Just as importantly, access in China is gated by identity. Under the Chinese Cybersecurity Law, internet access requires real-name identification, which in practice means logging on to public Wi-Fi typically requires registration with a Chinese cellphone number and SMS verification. The entire system sits behind the Great Firewall, with its censorship and surveillance regime restricting access to a wide range of foreign websites and applications. China, in short, offers public connectivity as an instrument of state oversight with wide reach, but built on control and tracking rather than open, entrepreneur-led provision. PM-WANI inverts this; it distributes provision to private citizens and keeps the architecture open.
How America does it and why it falls short
The United States presents the opposite problem. It has no national public Wi-Fi protocol comparable to WANI at all. American connectivity policy is a sprawling patchwork of subsidy programmes. The Government Accountability Office identified over 100 federal broadband programmes administered by 15 agencies, describing the result as a fragmented, overlapping patchwork of funding and recommended a national broadband strategy that still does not meaningfully exist.
The flagship effort is the $42 billion Broadband Equity, Access and Deployment programme, created under the 2021 infrastructure law. But BEAD funds network deployment is not a shared public-access layer; there is no licence-free PDO equivalent allowing a corner store to become a connectivity node. The programme has also undergone turbulent changes under the Trump administration, which disqualified hundreds of thousands of locations and shifted a large share of funds toward satellite providers such as Starlink, while the affordability arm, the Affordable Connectivity Program, lapsed. US broadband is deployed primarily by the private sector on a purely commercial basis. Connectivity is treated as a market to be subsidised, not as digital public infrastructure to be governed.
The Indian Side
Side-by-side comparison of the three models reveals India’s supremacy. China achieves reach through a state-owned, real-name-surveilled grid. America pours tens of billions into a fragmented, privately-deployed market without a unifying public layer. PM-WANI is a thin government protocol that defines interoperability and a central registry. Beneath which decentralised private actors, down to the smallest shopkeeper, compete and build, licence-free and at capped and affordable cost.
This is the same logic of “digital public infrastructure” that has made India a reference point in global technology-policy circles through UPI and Aadhaar. The state does not own the network or run the hotspots; it sets the rules of interoperability and gets out of the way. The benefits flow in two directions: affordable and secure connectivity for the millions of micro-entrepreneurs who host the hotspots.
The government has a five-crore target set for 2030. Awareness among potential PDOs and users is uneven; rural areas face power-supply and backhaul constraints, and the security of open networks demands continued vigilance. But the direction of travel is clear, and the reforms of 2024, 2025 and 2026 have repeatedly addressed the bottlenecks as they emerged.

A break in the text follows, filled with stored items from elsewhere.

--- src/rtl/captura_jogada.sv ---
// Button-capture stage: debounces the raw buttons, accepts one play per physical
// press, rejects multi-button patterns and times out an idle player.
module captura_jogada #(
  parameter int DEBOUNCE_CICLOS = 3,
  parameter int TIMEOUT_CICLOS  = 5000
) (
  input  logic       clock,
  input  logic       reset,
  input  logic       zera,
  input  logic       habilita,
  input  logic [3:0] botoes,
  output logic [3:0] jogada_feita,
  output logic       jogada,
  output logic       invalida,
  output logic       tem_jogada,
  output logic       timeout,
  output logic [3:0] db_estado
);

  localparam int CW = $clog2(DEBOUNCE_CICLOS);
  localparam int TW = $clog2(TIMEOUT_CICLOS);
  localparam logic [CW-1:0] CNT_ULT   = CW'(DEBOUNCE_CICLOS - 1);
  localparam logic [TW-1:0] TIMER_ULT = TW'(TIMEOUT_CICLOS - 1);

  typedef enum logic [1:0] {
    LIVRE    = 2'd0,
    FILTRA   = 2'd1,
    REGISTRA = 2'd2,
    SOLTA    = 2'd3
  } estado_t;

  estado_t       estado_q, estado_d;
  logic [3:0]    cand_q, cand_d;
  logic [CW-1:0] cnt_q, cnt_d;
  logic [TW-1:0] timer_q, timer_d;
  logic          timeout_q, timeout_d;
  logic [3:0]    jf_q, jf_d;
  logic          entra_reg;
  logic          cand_onehot;

  assign cand_onehot = (cand_q != 4'd0) && ((cand_q & (cand_q - 4'd1)) == 4'd0);

  always_comb begin
    estado_d  = estado_q;
    cand_d    = cand_q;
    cnt_d     = cnt_q;
    jf_d      = jf_q;
    timer_d   = timer_q;
    timeout_d = timeout_q;
    entra_reg = 1'b0;

    // cnt_q counts equal samples in FILTRA and quiet samples in SOLTA
    case (estado_q)
      LIVRE: begin
        if (habilita && !timeout_q && botoes != 4'd0) begin
          cand_d   = botoes;
          cnt_d    = CW'(1);
          estado_d = FILTRA;
        end
      end
      FILTRA: begin
        if (!habilita) begin
          estado_d = SOLTA;
          cnt_d    = '0;
        end else if (botoes == 4'd0) begin
          estado_d = LIVRE;
        end else if (botoes != cand_q) begin
          cand_d = botoes;
          cnt_d  = CW'(1);
        end else if (cnt_q == CNT_ULT) begin
          estado_d  = REGISTRA;
          entra_reg = 1'b1;
          if (cand_onehot) jf_d = cand_q;
        end else begin
          cnt_d = cnt_q + CW'(1);
        end
      end
      REGISTRA: begin
        estado_d = SOLTA;
        cnt_d    = '0;
      end
      SOLTA: begin
        if (botoes != 4'd0) begin
          cnt_d = '0;
        end else if (cnt_q == CNT_ULT) begin
          estado_d = LIVRE;
        end else begin
          cnt_d = cnt_q + CW'(1);
        end
      end
      default: estado_d = LIVRE;
    endcase

    // Timer saturates at its last value and raises the sticky flag instead of wrapping
    if (!habilita || entra_reg) begin
      timer_d = '0;
    end else if (!timeout_q && (estado_q == LIVRE || estado_q == FILTRA)) begin
      if (timer_q == TIMER_ULT) timeout_d = 1'b1;
      else                      timer_d   = timer_q + TW'(1);
    end

    // Parking in SOLTA makes a still-held button wait for a full release
    if (zera) begin
      jf_d      = 4'd0;
      timer_d   = '0;
      timeout_d = 1'b0;
      estado_d  = SOLTA;
      cnt_d     = '0;
    end
  end

  always_ff @(posedge clock) begin
    if (reset) begin
      estado_q  <= LIVRE;
      cand_q    <= 4'd0;
      cnt_q     <= '0;
      timer_q   <= '0;
      timeout_q <= 1'b0;
      jf_q      <= 4'd0;
    end else begin
      estado_q  <= estado_d;
      cand_q    <= cand_d;
      cnt_q     <= cnt_d;
      timer_q   <= timer_d;
      timeout_q <= timeout_d;
      jf_q      <= jf_d;
    end
  end

  assign jogada       = (estado_q == REGISTRA) && cand_onehot;
  assign invalida     = (estado_q == REGISTRA) && !cand_onehot;
  assign jogada_feita = jf_q;
  assign timeout      = timeout_q;
  assign tem_jogada   = |botoes;
  assign db_estado    = {2'b00, estado_q};

endmodule

--- config.mk ---
export PLATFORM = sky130hd
export DESIGN_NAME = captura_jogada
export DESIGN_NICKNAME = d
export VERILOG_FILES = /design/src/rtl/captura_jogada.sv
export SDC_FILE = /design/constraint.sdc
export NUM_CORES = 1
export LEC_CHECK = 0
export ABC_AREA = 0
export CAP_MARGIN = 20
export CORE_MARGIN = 5
export CORE_UTILIZATION = 58
export DETAILED_ROUTE_END_ITERATION = 7
export PLACE_DENSITY = 0.84
export SLEW_MARGIN = 20
export SYNTH_ARGS = -nofsm -noshare
export SYNTH_HDL_FRONTEND = slang
export SYNTH_SLANG_ARGS = --single-unit
--- constraint.sdc ---
create_clock -name clock -period 2.95 [get_ports clock]
set_clock_uncertainty 0.15 [all_clocks]
set_input_delay 0.295 -clock clock [delete_from_list [all_inputs] [get_ports clock]]
set_output_delay 0.295 -clock clock [all_outputs]
set_load 0.1 [all_outputs]
# == Yosys cells after proc, flatten, opt, wreduce, memory -nomap -nowiden ==
# Cells that the tools add are included.
# op_classes
add_sub_neg,3
n_eq_ne,16
mux,25
n_bitwise,5
n_reduce_logical,26
# op_table
op,count
2-bit two-way mux,13
4-bit two-way mux,4
2-bit case mux with 4 select lines,2
13-bit by 1-bit adder with 13-bit output (second input constant),1
13-bit == test (second input constant),1
3-bit inequality test (second input constant),4
5-bit inequality test (second input constant),2
5-bit AND reduction,2
4-bit zero test,2
2-bit inequality test (second input constant),4
4-bit case mux with 2 select lines,1
4-bit nonzero test,2
2-bit == test (second input constant),3
1-bit logical AND,6
6-bit AND reduction,1
1-bit two-way mux,5
4-bit AND,1
4-bit inequality test,1
1-bit NOT,4
2-bit AND reduction,2
4-bit OR reduction,1
4-bit by 1-bit subtractor with 4-bit output (second input constant),1
1-bit zero test,3
3-bit AND reduction,1
other kinds (7),8
# totals
regBits,26
inputBits,8
out_inout_bits,12
word_cells,81

# == Depth between registers and ports, before layout ==
# Gate-level depths: netlist (run 1).
# depth
ltp_word,9
mapped_depth,6
ltp_nobuf,6

# == Least setup slack after synthesis (run 1) ==
# OpenSTA, ideal clock, no wires.
# synth_timing
path_kind,flip-flop to output port
from,reg estado_q[1]
to,out invalida
t_arrival_ps,2774
required_ps,2505
slack_ps,-269
stages_incl_launch_ff,4
cell_sequence,dfxtp_1 buf_2 nand2_1 nor2b_1
# synth_via
elab_chain_cells,2
# synth_lines
element,line,source
from (decl),32,"estado_t estado_q, estado_d;"
from (signal assigned),121,estado_q <= estado_d;
2-bit == test,131,assign invalida = (estado_q == REGISTRA) && !cand_onehot;
1-bit logical AND,131,
to (decl),14,"output logic invalida,"
# No other way between the ends.

# == Final worst setup path (run 1) ==
# layout_timing
from,in botoes[3]
to,out tem_jogada
# layout_via
elab_chain_cells,1
# layout_lines
element,line,source
from (decl),11,"input logic [3:0] botoes,"
4-bit OR reduction,134,assign tem_jogada = |botoes;
to (decl),15,"output logic tem_jogada,"
# No other way between the ends.

==> impl_metrics.csv, run 1 <==
group,metric,value,unit
grt,grt_usage,18.77,%
grt,grt_max_degree,16,
placement,placed_cell_area,0.001640,sq mm
layout,antennaDiodeCount,0,
yosys,ys_top_cells_by_count,"26 x dfxtp_1, 25 x nor2_1, 21 x nand2_1",
floorplanning,rows,18,
yosys,yosys.cell_types.count,43,
yosys,synth_area_per_cell,8.948,sq um
clocking,root_buffer,"clkbuf_4",
floorplanning,core-area,0.002455,sq mm
sta,setup_viol,0,
placement,place_congestion,0.8588,
yosys,synth_most_common_cell,"dfxtp_1",
floorplanning,io_pins,20,
sta,fin_crit,2276,ps
floorplanning,die_width,60.46,microns
clocking,htreeDepth,1,
setup_path,start_kind,"primary input",
sta,rsz0062_at_grt,"false",
yosys,synth_async_sr_flop_share,0,%
clocking,numCtsBuffers,3,
status,outcome,"completed",
route,vias,1251,
clocking,clockBufferDepth,2,
floorplanning,die_h,60.46,microns
setup_path,arrival,1830,ps
clocking,cts_setup_buffers,0,
sta,fin_crit_sh,77.14,%
sta,tightest_slew,596.3,ps
yosys,yosys.area.top_type,"dfxtp_1",
clocking,clk_transition_reported_paths,150,ps
sta,fmax,439.4,MHz
route,via_per_inst,5.873,
floorplanning,die_area,0.003655,sq mm
floorplanning,initial_utilization,60.14,%
pwr,power.total,0.8006,mW
yosys,synth_ff_type,"dfxtp_1",
clocking,cts_sinks,26,
route,drtIter0Drc,55,
yosys,ys_warn_count,0,
sta,slew_viol_final,0,
run,drv_cap,0,
setup_path,cp.required,2510,ps
min_path,hp-class,"register to register",
placement,port-buffer-count,17,
yosys,synth-edff-count,0,
yosys,synth_top_area_share,35.25,%
sta,hold_viol_final,0,
layout,syn_to_final_growth,14.66,%
yosys,synth-seq-cells,26,
layout,finalNetCount,195,
route,route.detailed.drc,0,
grt,grt.overflow.total,0,
yosys,netlist_instances,165,
placement,dp_hpwl,2.307,mm
clocking,clock_latency,340,ps
sta,slew_headroom,59.95,%
grt,grt_pass1_wl,5.216,mm
pwr,vdd_drop_max,0.0004343,V
clocking,cts_tree,"built",
yosys,syn_area,0.001476,sq mm
setup_path,cp_max_fo,8,
clocking,cts_resized,0,
route,drtPass1Iterations,4,
layout,drive_gt1_share,16.39,%
pwr,p_per_area,473.0,mW/mm^2
layout,fin_area,0.001693,sq mm
clocking,hold_buffers,0,
route,wirelength,3.080,mm
yosys,synthTopCellsByArea,"dfxtp_1 35%, nor2_1 6.4%, mux2i_1 6.1%, nand2_1 5.3%, xor2_1 5.3%",
setup_path,crit_path_end_kind,"output pin",
route,ant_nets,0,
route,post_drt_wl_per_cell,14.46,microns
setup_path,worstSetupPathType,"primary input to output pin",
sta,setup-tns-final,0,ps
grt,grt_pass1_vias,1178,
grt,antenna_found_initial,0,
yosys,yosysSeqAreaShare,35.25,%
sta,fin_hold_ws,322.3,ps
pwr,p_leak,0.6536,nW
cells in the final DEF, fill, tap and decap left out, types with 3 or more instances in the layout:
cell and count:
a21oi_1 3, and3_1 5, o31ai_1 3, clkbuf_4 3
nand4_1 3, nand3_1 9, ha_1 3, dfxtp_1 26
buf_4 11, xor2_1 9, nand2_1 21, xnor2_1 6
inv_1 5, clkdlybuf4s50_1 7, mux2i_1 9, nor2_1 24
o211a_1 3
kinds of logic after synthesis:
family	share of synthesized area [%]
multiplexers	6.102
AND/OR/NAND/NOR	27.63
other	0.2540
flip-flops	35.25
AO/OA/AOI/OAI	15.68
buffers and inverters	3.643
adder cells (fa/ha/maj)	2.543
XOR/XNOR	8.899
area by class of cell:
cell class / instances / area (sq um)
repair buffers: 18 / 152.6
inverters: 5 / 18.77
multi-input cells: 130 / 910.9
clock buffers: 3 / 22.52
flip-flops and latches: 26 / 520.5
fillers: 195 / 762.0
clock inverters: 1 / 30.03
well taps: 30 / 37.54
path summary, 6_finish.rpt:
path / startpoint / end / slack, ps / cells past startpoint
worst min-delay path: jogada_feita[0] / jogada_feita[0] / 320 / 2
worst min register to register: jogada_feita[0] / jogada_feita[0] / 320 / 2
worst max register to register: timer_q[0] / timer_q[5] / 950 / 6
worst max-delay path: botoes[3] / tem_jogada / 670 / 4
flip-flops by register name, summed over array words and instances, names as in the netlist:
name	count
cnt_q	2
timeout	1
cand_q	4
estado_q	2
timer_q	13
jogada_feita	4
routing by layer:
metal  wire, microns  GRT usage (%)
met1            1346          21.72
met2            1500          32.56
met3             137          3.404
met4              95          10.53
met5               0              0
metrics by stage:
stage / util, % / instances / setup slack, ps
2_1_floorplan: - / 166 / 236.4
3_3_place_gp: 66.82 / 209 / 677.7
3_5_place_dp: 66.82 / 209 / 572.3
4_1_cts: 68.96 / 213 / 685.4
5_1_grt: 68.96 / 213 / 556.2
6_report: 68.96 / 213 / 674.3
power breakdown:
group | switching (mW) | leakage, nW | internal (mW)
clock | 0.114 | 0.0279 | 0.138
sequential | 0.0177 | 0.211 | 0.360
combinational | 0.116 | 0.415 | 0.0550
total | 0.248 | 0.654 | 0.553
critical path: stages:
cell and delay, ps:
clkdlybuf4s50_1 550, nor4_4 640, inv_1 90, buf_4 250
Note: power is estimated with default switching activity, not from simulation.
==> run 2, diff against run 1 <==
CORE_UTILIZATION = 49   (was 58)
PLACE_DENSITY = 0.75   (was 0.84)
clock period = 1.9 ns   (was 2.95 ns; I/O delays follow)
==> impl_metrics.csv, run 2 (synthesized netlist as in run 1, its figures left out) <==
group,metric,value,unit
layout,antennaDiodeCount,0,
setup_path,slowest_stage,"dfxtp_4",
sta,setup-tns-final,-163.3,ps
route,vias,1348,
grt,grt_busiest_layer,"met2",
route,route.detailed.drc,0,
setup_path,crit_buf_inv,1,
layout,syn_to_final_growth,31.95,%
clocking,cts_sinks,26,
grt,use_met3,3.293,%
clocking,clock_latency,320,ps
sta,hold_viol_final,0,
pwr,p_per_area,618.7,mW/mm^2
sta,fin_crit,1951,ps
setup_path,start_kind,"register",
status,violations,"setup timing",
layout,final_common_cell,"buf_4",
grt,antenna_found_initial,0,
layout,finalNetCount,216,
sta,fin_crit_sh,102.7,%
grt,grt_max_degree,15,
floorplanning,io_pins,20,
route,drtPass1Iterations,4,
pwr,clockPowerShare,23.0,%
layout,largest_reg_flops,13,
route,drtIter0Drc,121,
sta,slew_viol_final,0,
sta,rsz0062_at_grt,"true",
grt,grt_pass1_vias,1281,
floorplanning,rows,20,
layout,multi_input_area,925.9,sq um
floorplanning,die_width,64.89,microns
floorplanning,die_h,64.89,microns
setup_path,arrival,1610,ps
min_path,hp-class,"register to register",
route,post_drt_wl_per_cell,14.13,microns
setup_path,crit_path_end_kind,"output pin",
route,via_per_inst,5.688,
placement,port-buffer-count,17,
setup_path,crit_start,"cand_q[2]",
setup_path,cp.required,1560,ps
pwr,p_comb_share,28.3,%
clocking,htreeDepth,1,
route,ant_nets,0,
grt,grt_usage,17.11,%
grt,grt.overflow.total,0,
pwr,switching_share,32.24,%
layout,drive_gt1_share,28.43,%
sta,fmax,512.5,MHz
run,drv_cap,0,
min_path,hold_path_startpoint,"jogada_feita[1]",
floorplanning,die_area,0.004211,sq mm
placement,dp_hpwl,2.480,mm
setup_path,crit_family,"simple AND/OR/NAND/NOR gates",
grt,grt_pass1_wl,5.761,mm
pwr,internal-power,0.8167,mW
sta,layout_setup_ws,-51.12,ps
status,outcome,"finished with violations",
layout,largest_register,"timer_q",
floorplanning,core-area,0.002978,sq mm
setup_path,slowest_delay,380,ps
setup_path,r2r-start,"cand_q[2]",
layout,regArea,540.5,sq um
clocking,root_buffer,"clkbuf_4",
pwr,vdd_drop_max,0.0003097,V
layout,fillers,234,
layout,final_cell_mix,"26 x buf_4, 24 x nor2_1, 21 x nand2_1",
sta,setup_viol,10,
clocking,cts_tree,"built",
placement,place_congestion,0.9343,
route,wirelength,3.349,mm
floorplanning,initial_utilization,49.58,%
grt,grtUsageMet2,28.10,%
clocking,clockBufferDepth,2,
setup_path,cp_max_fo,4,
placement,pre_cts_ws,-178.6,ps
setup_path,worstSetupPathType,"register to output pin",
grt,use_met1,22.21,%
pwr,power_switching,0.3885,mW
pwr,seqPwrFrac,48.7,%
clocking,numCtsBuffers,3,
clocking,clk_transition_reported_paths,140,ps
pwr,p_leak,0.7792,nW
setup_path,crit_chain,"or3b_1, o21ai_1, o21ai_2, nor2b_4, buf_12",
clocking,hold_buffers,0,
## run 2: changes by cell type in the layout (fill, tap and decap cells not counted)
cell and change:
o31ai_2 +1, bufinv_16 -1, clkbuf_8 +1, nor2_2 -1, nor2b_2 -1, nor2_4 +1, buf_4 +15, nor2b_4 +1
dfxtp_4 +5, dfxtp_2 +1, dfxtp_1 -6, o31ai_1 -1, buf_12 +6
## run 2: stage by stage
| stage | instances | total power, mW | util [%] | hold slack [ps] | cell area, sq um |
|---|---|---|---|---|---|
| finish | 237 | 1.205 | 65.42 | 334.0 | 1948 |
| global route | 237 | 1.275 | 65.42 | 346.8 | 1948 |
| CTS | 237 | 1.219 | 65.17 | 339.5 | 1941 |
| detailed placement | 229 | 0.9213 | 62.65 | 320.9 | 1866 |
| global placement | 229 | 0.9152 | 62.65 | 292.5 | 1866 |
| floorplan | 166 | 0.8086 | - | 98.59 | 1504 |
## run 2: worst paths after layout
check / slack, ps / end / cells past startpoint
worst min register to register: 330 / jogada_feita[1] / 2
worst max register to register: -20 / timer_q[8] / 7
worst max-delay path: -50 / invalida / 5
worst min-delay path: 330 / jogada_feita[1] / 2
## run 2: area by class of cell
class	instances	share of cell area, %
sequential	26	27.75
clock buffer	4	1.863
multi-input combinational	130	47.53
tap	33	2.119
inverter	5	0.9634
timing repair buffer	39	19.78
## run 2: worst min-delay path, stage by stage, from the launching register on
cell and delay [ps]:
dfxtp_1 340, nand2_1 50, mux2i_1 60
## run 2: power groups by stage
stage	registers, mW	clock network [mW]	logic, mW
final	0.587	0.277	0.341
after global routing	0.592	0.323	0.360
after CTS	0.586	0.295	0.339
after detailed placement	0.601	0	0.320
after global placement	0.600	0	0.315
after floorplan	0.621	0	0.187
## run 2: what timing repair did
item	4_1_cts	5_1_grt
pin swaps	2	1
gates resized for setup	5	2
setup endpoints to repair	2	23
setup buffers	4	0
## run 2: routing by layer
metal  wire (microns)  up-vias
met4               35        0
met2             1603       51
li1                 -      663
met3              252        4
met5                0        -
met1             1457      630
==> run 3, diff against run 2 <==
ABC_CLOCK_PERIOD_IN_PS = 1900   (was not set)
==> results of run 3 <==
Same layout as run 2: the final DEF is identical, and so are final timing and power.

The wider significance is strategic. As nations debate how to close the digital divide, India is demonstrating a model that is neither authoritarian nor laissez-faire; it treats internet access as a public good delivered through open, competitive, and decentralised means. In a world choosing between Beijing’s control and Washington’s fragmentation, PM-WANI offers a third option that the developed world has yet to match.